For a long time, astronomers have been well aware that stars tend to experience a process called “magnetic braking.” In this process, a constant stream of charged particles, called the solar wind, escapes from the star over the years, taking away small amounts of the star’s angular momentum. This gradual drain is responsible for stars like the Sun to slowly retard their rotation over billions of years.
The slower rotation results in modified magnetic fields and less stellar activity — the numbers of flares, sunspots, outbursts and related phenomena in the atmospheres of stars, which are closely associated with the strengths of their magnetic fields.
This decline in activity and rotation rate with time is estimated to be smooth and predictable due to the gradual loss of angular momentum. The concept brought forth the tool called “stellar gyrochronology.” This tool has been extensively employed in the last 20 years to calculate a star’s age from its rotation period.
Yet, new observations suggest that this close relationship falls apart around middle age. The recent study performed by Bindesh Tripathi, Professor Dibyendu Nandy, and Professor Soumitro Banerjee at the Indian Institute of Science Education and Research (IISER) Kolkata comes up with a new explanation for this confusing ailment.
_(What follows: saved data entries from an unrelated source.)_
Source: an optimization exercise on an open RTL-to-GDS flow (aim: small area). Production flows keep margins and buffers that such runs may drop.
In this exercise RTL edits were held to simulation tests only and were not proved equivalent to the original.

==> inputs of trial 53 <==
==> flow/design.v (excerpt) <==
module qdma_h2c_adapter #(
   parameter int MAX_PKT_LEN = MAX_PKT_LEN_DEF,
   parameter int CNT_W       = 16
) (
   input  logic              axi_aclk,
   input  logic              axi_areset,
   input  logic              s_axis_h2c_tvalid,
   output logic              s_axis_h2c_tready,
   input  logic [DATA_W-1:0] s_axis_h2c_tdata,
   input  logic              s_axis_h2c_tlast,
   input  logic [10:0]       s_axis_h2c_tuser_qid,
   input  logic [5:0]        s_axis_h2c_tuser_mty,
   input  logic [31:0]       s_axis_h2c_tuser_mdata,
   output logic              m_axis_tvalid,
   input  logic              m_axis_tready,
   output logic [DATA_W-1:0] m_axis_tdata,
   output logic [KEEP_W-1:0] m_axis_tkeep,
   output logic              m_axis_tlast,
   output logic [15:0]       m_axis_tuser_size,
   output logic [15:0]       m_axis_tuser_src,
   output logic              m_axis_tuser_err,
   output logic [CNT_W-1:0]  stat_pkt_cnt,
   output logic [CNT_W-1:0]  stat_drop_cnt,
   output logic [CNT_W-1:0]  stat_err_cnt
);
clock: 5.0 ns
lec_check: 0
cap_margin: 20
core_area: 2 2 698 138
cts_buf_list: sky130_fd_sc_hd__clkbuf_2 sky130_fd_sc_hd__clkbuf_4
cts_cluster_size: 12
die_area: 0 0 700 140
slew_margin: 20
standard.sh (not shown) runs the stock make flow with config.mk's settings and CLKGATE_MAP_FILE= SYNTH_SCRIPT=/design/flow/synth_recipe.tcl, a recipe that flattens the netlist after the stock synthesis.
==> flow/flow/run.sh <==
#!/bin/bash
# Standard ORFS layout, with the smallest buffer on each port instead of the default port buffer.
set -euo pipefail
bash standard.sh BUFFER_PORTS_ARGS="-buffer_cell sky130_fd_sc_hd__buf_1" finish > standard_flow.log 2>&1
==> build 40 (differences from trial 53) <==
==> flow/flow/run.sh (replaced) <==
#!/bin/bash
# Standard ORFS layout, with the smallest buffer on each port instead of the default port buffer,
# and clock tree synthesis with larger sink clusters and without dummy balancing loads.
set -euo pipefail
bash standard.sh BUFFER_PORTS_ARGS="-buffer_cell sky130_fd_sc_hd__buf_1" \
  CTS_ARGS="-sink_clustering_enable -repair_clock_nets -dont_use_dummy_load -sink_clustering_size 28 -sink_clustering_max_diameter 50" finish > standard_flow.log 2>&1
==> flow/config.mk (replaced) <==
export PLATFORM = sky130hd
export DESIGN_NAME = qdma_h2c_adapter
export DESIGN_NICKNAME = qdma_h2c_adapter
export VERILOG_FILES = /design/flow/design.v
export SDC_FILE = /design/flow/constraint.sdc
export NUM_CORES = 4
export LEC_CHECK = 0
export CAP_MARGIN = 20
export CORE_AREA = 2 2 498 148
export DIE_AREA = 0 0 500 150
export SLEW_MARGIN = 20
==> build 27 (differences from trial 53) <==
==> flow/flow/run.sh (replaced) <==
#!/bin/bash
# Standard ORFS layout, with the smallest buffer on each port instead of the default port buffer,
# and clock tree synthesis with larger sink clusters and without dummy balancing loads.
set -euo pipefail
bash standard.sh BUFFER_PORTS_ARGS="-buffer_cell sky130_fd_sc_hd__buf_1" \
  CTS_ARGS="-sink_clustering_enable -repair_clock_nets -dont_use_dummy_load -sink_clustering_size 18 -sink_clustering_max_diameter 50 -buf_list sky130_fd_sc_hd__clkbuf_8" finish > standard_flow.log 2>&1
==> flow/config.mk (replaced) <==
export PLATFORM = sky130hd
export DESIGN_NAME = qdma_h2c_adapter
export DESIGN_NICKNAME = qdma_h2c_adapter
export VERILOG_FILES = /design/flow/design.v
export SDC_FILE = /design/flow/constraint.sdc
export NUM_CORES = 4
export LEC_CHECK = 0
export CAP_MARGIN = 20
export CORE_AREA = 2 2 498 148
export DIE_AREA = 0 0 500 150
export PLACE_DENSITY = 0.8
export SLEW_MARGIN = 20
==> notes <==
- The lowest clock skew belongs to build 40, the highest to trial 53.
- Via count: build 27 > trial 53 > build 40.
- Of trial 53 and build 27, build 27 has the higher critical path depth (gap 11).
- Routed wire length: trial 53 < build 40 < build 27.

==> nickel <==
==> flow/design.v <==
package qdma_h2c_pkg;
   localparam int DATA_W          = 512;
   localparam int KEEP_W          = DATA_W / 8;
   localparam int MAX_PKT_LEN_DEF = 9600;
   typedef enum logic [1:0] {
      FIRST,
      PASS,
      DROP
   } h2c_state_t;
   typedef struct packed {
      logic [DATA_W-1:0] tdata;
      logic [5:0]        mty;
      logic              tlast;
      logic              err;
   } axis_pkt_beat_t;
   function automatic logic [KEEP_W-1:0] mty_to_keep(input logic [5:0] mty);
      mty_to_keep = {KEEP_W{1'b1}} >> mty;
   endfunction
endpackage
module axis_skid_buf #(
   parameter int W = 1
) (
   input  logic  clk_i,
   input  logic  rst_i,
   input  logic  in_valid_i,
   output logic  in_ready_o,
   input  logic [W-1:0] in_data_i,
   output logic  out_valid_o,
   input  logic  out_ready_i,
   output logic [W-1:0] out_data_o,
   output logic  skid_valid_o,
   output logic  out_load_o
);
   logic  out_valid_q, skid_valid_q;
   logic [W-1:0] out_data_q, skid_data_q, skid_data_d;
   logic  push, out_load;
   assign in_ready_o   = ~skid_valid_q;
   assign push         = in_valid_i & ~skid_valid_q;
   assign out_load     = ~out_valid_q | out_ready_i;
   assign out_valid_o  = out_valid_q;
   assign out_data_o   = out_data_q;
   assign skid_valid_o = skid_valid_q;
   assign out_load_o   = out_load;
   assign skid_data_d = skid_valid_q ? skid_data_q : in_data_i;
   always_ff @(posedge clk_i or posedge rst_i) begin
      if (rst_i) begin
         out_valid_q  <= 1'b0;
         skid_valid_q <= 1'b0;
      end else begin
         if (out_load) begin
            out_valid_q  <= skid_valid_q | push;
            skid_valid_q <= 1'b0;
         end else if (push) begin
            skid_valid_q <= 1'b1;
         end
      end
   end
   always_ff @(posedge clk_i) begin
      skid_data_q <= skid_data_d;
      if (out_load) out_data_q <= skid_data_d;
   end
endmodule
import qdma_h2c_pkg::*;
module qdma_h2c_adapter #(
   parameter int MAX_PKT_LEN = MAX_PKT_LEN_DEF,
   parameter int CNT_W       = 16
) (
   input  logic              axi_aclk,
   input  logic              axi_areset,
   input  logic              s_axis_h2c_tvalid,
   output logic              s_axis_h2c_tready,
   input  logic [DATA_W-1:0] s_axis_h2c_tdata,
   input  logic              s_axis_h2c_tlast,
   input  logic [10:0]       s_axis_h2c_tuser_qid,
   input  logic [5:0]        s_axis_h2c_tuser_mty,
   input  logic [31:0]       s_axis_h2c_tuser_mdata,
   output logic              m_axis_tvalid,
   input  logic              m_axis_tready,
   output logic [DATA_W-1:0] m_axis_tdata,
   output logic [KEEP_W-1:0] m_axis_tkeep,
   output logic              m_axis_tlast,
   output logic [15:0]       m_axis_tuser_size,
   output logic [15:0]       m_axis_tuser_src,
   output logic              m_axis_tuser_err,
   output logic [CNT_W-1:0]  stat_pkt_cnt,
   output logic [CNT_W-1:0]  stat_drop_cnt,
   output logic [CNT_W-1:0]  stat_err_cnt
);
   localparam logic [15:0] MAX_LEN = 16'(MAX_PKT_LEN);
   qdma_h2c_pkg::h2c_state_t state_q;
   qdma_h2c_pkg::h2c_state_t state_d;
   logic [15:0]    size_q;
   logic [10:0]    qid_q;
   logic [7:0]     nb_q;
   logic           qerr_q;
   logic [15:0]    osize_q;
   logic [10:0]    oqid_q;
   logic [CNT_W-1:0] pkt_cnt_q, drop_cnt_q, err_cnt_q;
   logic           buf_ready, acc, first, bad, fwd, err;
   logic           skid_valid, out_load;
   logic [15:0]    size_in, cur_size;
   logic [10:0]    cur_qid;
   logic [7:0]     nb;
   logic [14:0]    bytes;
   logic           qerr_nx;
   logic [15:0]    unused_mdata;
   qdma_h2c_pkg::axis_pkt_beat_t in_beat;
   qdma_h2c_pkg::axis_pkt_beat_t out_beat;
   assign unused_mdata = s_axis_h2c_tuser_mdata[31:16];
   assign size_in      = s_axis_h2c_tuser_mdata[15:0];
   assign first        = (state_q == FIRST);
   assign acc          = s_axis_h2c_tvalid & s_axis_h2c_tready;
   assign bad          = (size_in == 16'd0) || (size_in > MAX_LEN);
   assign cur_size     = first ? size_in : size_q;
   assign cur_qid      = first ? s_axis_h2c_tuser_qid : qid_q;
   assign nb      = first ? 8'd0 : nb_q;
   assign bytes   = {1'b0, nb, 6'd0} + 15'(7'(KEEP_W) - {1'b0, s_axis_h2c_tuser_mty});
   assign qerr_nx = ~first & (qerr_q | (s_axis_h2c_tuser_qid != qid_q));
   assign err     = ({1'b0, bytes} != cur_size) | qerr_nx;
   assign fwd     = acc & ((state_q == PASS) | (first & ~bad));
   always_comb begin
      in_beat       = '0;
      in_beat.tdata = s_axis_h2c_tdata;
      in_beat.mty   = s_axis_h2c_tlast ? s_axis_h2c_tuser_mty : 6'd0;
      in_beat.tlast = s_axis_h2c_tlast;
      in_beat.err   = s_axis_h2c_tlast & err;
   end
   always_comb begin
      state_d           = state_q;
      s_axis_h2c_tready = 1'b0;
      if (!axi_areset) s_axis_h2c_tready = (state_q == DROP) ? 1'b1 : buf_ready;
      unique case (state_q)
         FIRST:   if (acc && !s_axis_h2c_tlast) state_d = bad ? DROP : PASS;
         PASS:    if (acc && s_axis_h2c_tlast) state_d = FIRST;
         DROP:    if (acc && s_axis_h2c_tlast) state_d = FIRST;
         default: state_d = FIRST;
      endcase
   end
   always_ff @(posedge axi_aclk or posedge axi_areset) begin
      if (axi_areset) begin
         state_q    <= FIRST;
         pkt_cnt_q  <= '0;
         drop_cnt_q <= '0;
         err_cnt_q  <= '0;
      end else begin
         state_q <= state_d;
         if (acc && first && bad && !(&drop_cnt_q)) drop_cnt_q <= drop_cnt_q + 1'b1;
         if (fwd && s_axis_h2c_tlast && !(&pkt_cnt_q)) pkt_cnt_q <= pkt_cnt_q + 1'b1;
         if (fwd && s_axis_h2c_tlast && err && !(&err_cnt_q)) err_cnt_q <= err_cnt_q + 1'b1;
      end
   end
   always_ff @(posedge axi_aclk) begin
      if (fwd) begin
         size_q <= cur_size;
         qid_q  <= cur_qid;
         nb_q   <= first ? 8'd1 : (nb_q + {7'd0, ~(&nb_q)});
         qerr_q <= qerr_nx;
      end
      if (out_load) begin
         osize_q <= (skid_valid | ~first) ? size_q : size_in;
         oqid_q  <= (skid_valid | ~first) ? qid_q : s_axis_h2c_tuser_qid;
      end
   end
   axis_skid_buf #(
      .W($bits(in_beat))
   ) u_skid (
      .clk_i       (axi_aclk),
      .rst_i       (axi_areset),
      .in_valid_i  (fwd),
      .in_ready_o  (buf_ready),
      .in_data_i   (in_beat),
      .out_valid_o (m_axis_tvalid),
      .out_ready_i (m_axis_tready),
      .out_data_o  (out_beat),
      .skid_valid_o(skid_valid),
      .out_load_o  (out_load)
   );
   assign m_axis_tdata      = out_beat.tdata;
   assign m_axis_tkeep      = {KEEP_W{1'b1}} >> out_beat.mty;
   assign m_axis_tlast      = out_beat.tlast;
   assign m_axis_tuser_size = osize_q;
   assign m_axis_tuser_src  = {5'b0, oqid_q};
   assign m_axis_tuser_err  = out_beat.err;
   assign stat_pkt_cnt      = pkt_cnt_q;
   assign stat_drop_cnt     = drop_cnt_q;
   assign stat_err_cnt      = err_cnt_q;
endmodule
The researchers employed dynamo models of magnetic field generation in stars and showed that at around the age of the Sun, the magnetic field generation mechanism of stars abruptly turns less efficient or sub-critical.
The survival of the stars is thus enabled in two different activity states: a low activity mode and an active mode. A middle-aged star similar to the Sun can frequently switch to the low activity mode, leading to considerably decreased angular momentum losses due to magnetized stellar winds.
This hypothesis of sub-critical magnetic dynamos of solar-like stars provides a self-consistent, unifying physical basis for a diversity of solar-stellar phenomena, such as why stars beyond their midlife do not spin down as fast as in their youth, the breakdown of stellar gyrochronology relations, and recent findings suggesting that the Sun may be transitioning to a magnetically inactive future.
Dibyendu Nandy, Professor, Center of Excellence in Space Sciences India and Department of Physical Sciences, Indian Institute of Science Education and Research
The new study offers a better understanding of the presence of low activity episodes in the recent history of the Sun called grand minima, when sunspots are hardly noted. The best known of these is probably the Maunder Minimum, which happened around 1645 to 1715 when very few sunspots were seen.
The researchers believe that these studies will provide insights on recent observations denoting that the Sun is relatively inactive, with crucial impacts for the possible long-term future of the stellar neighbor.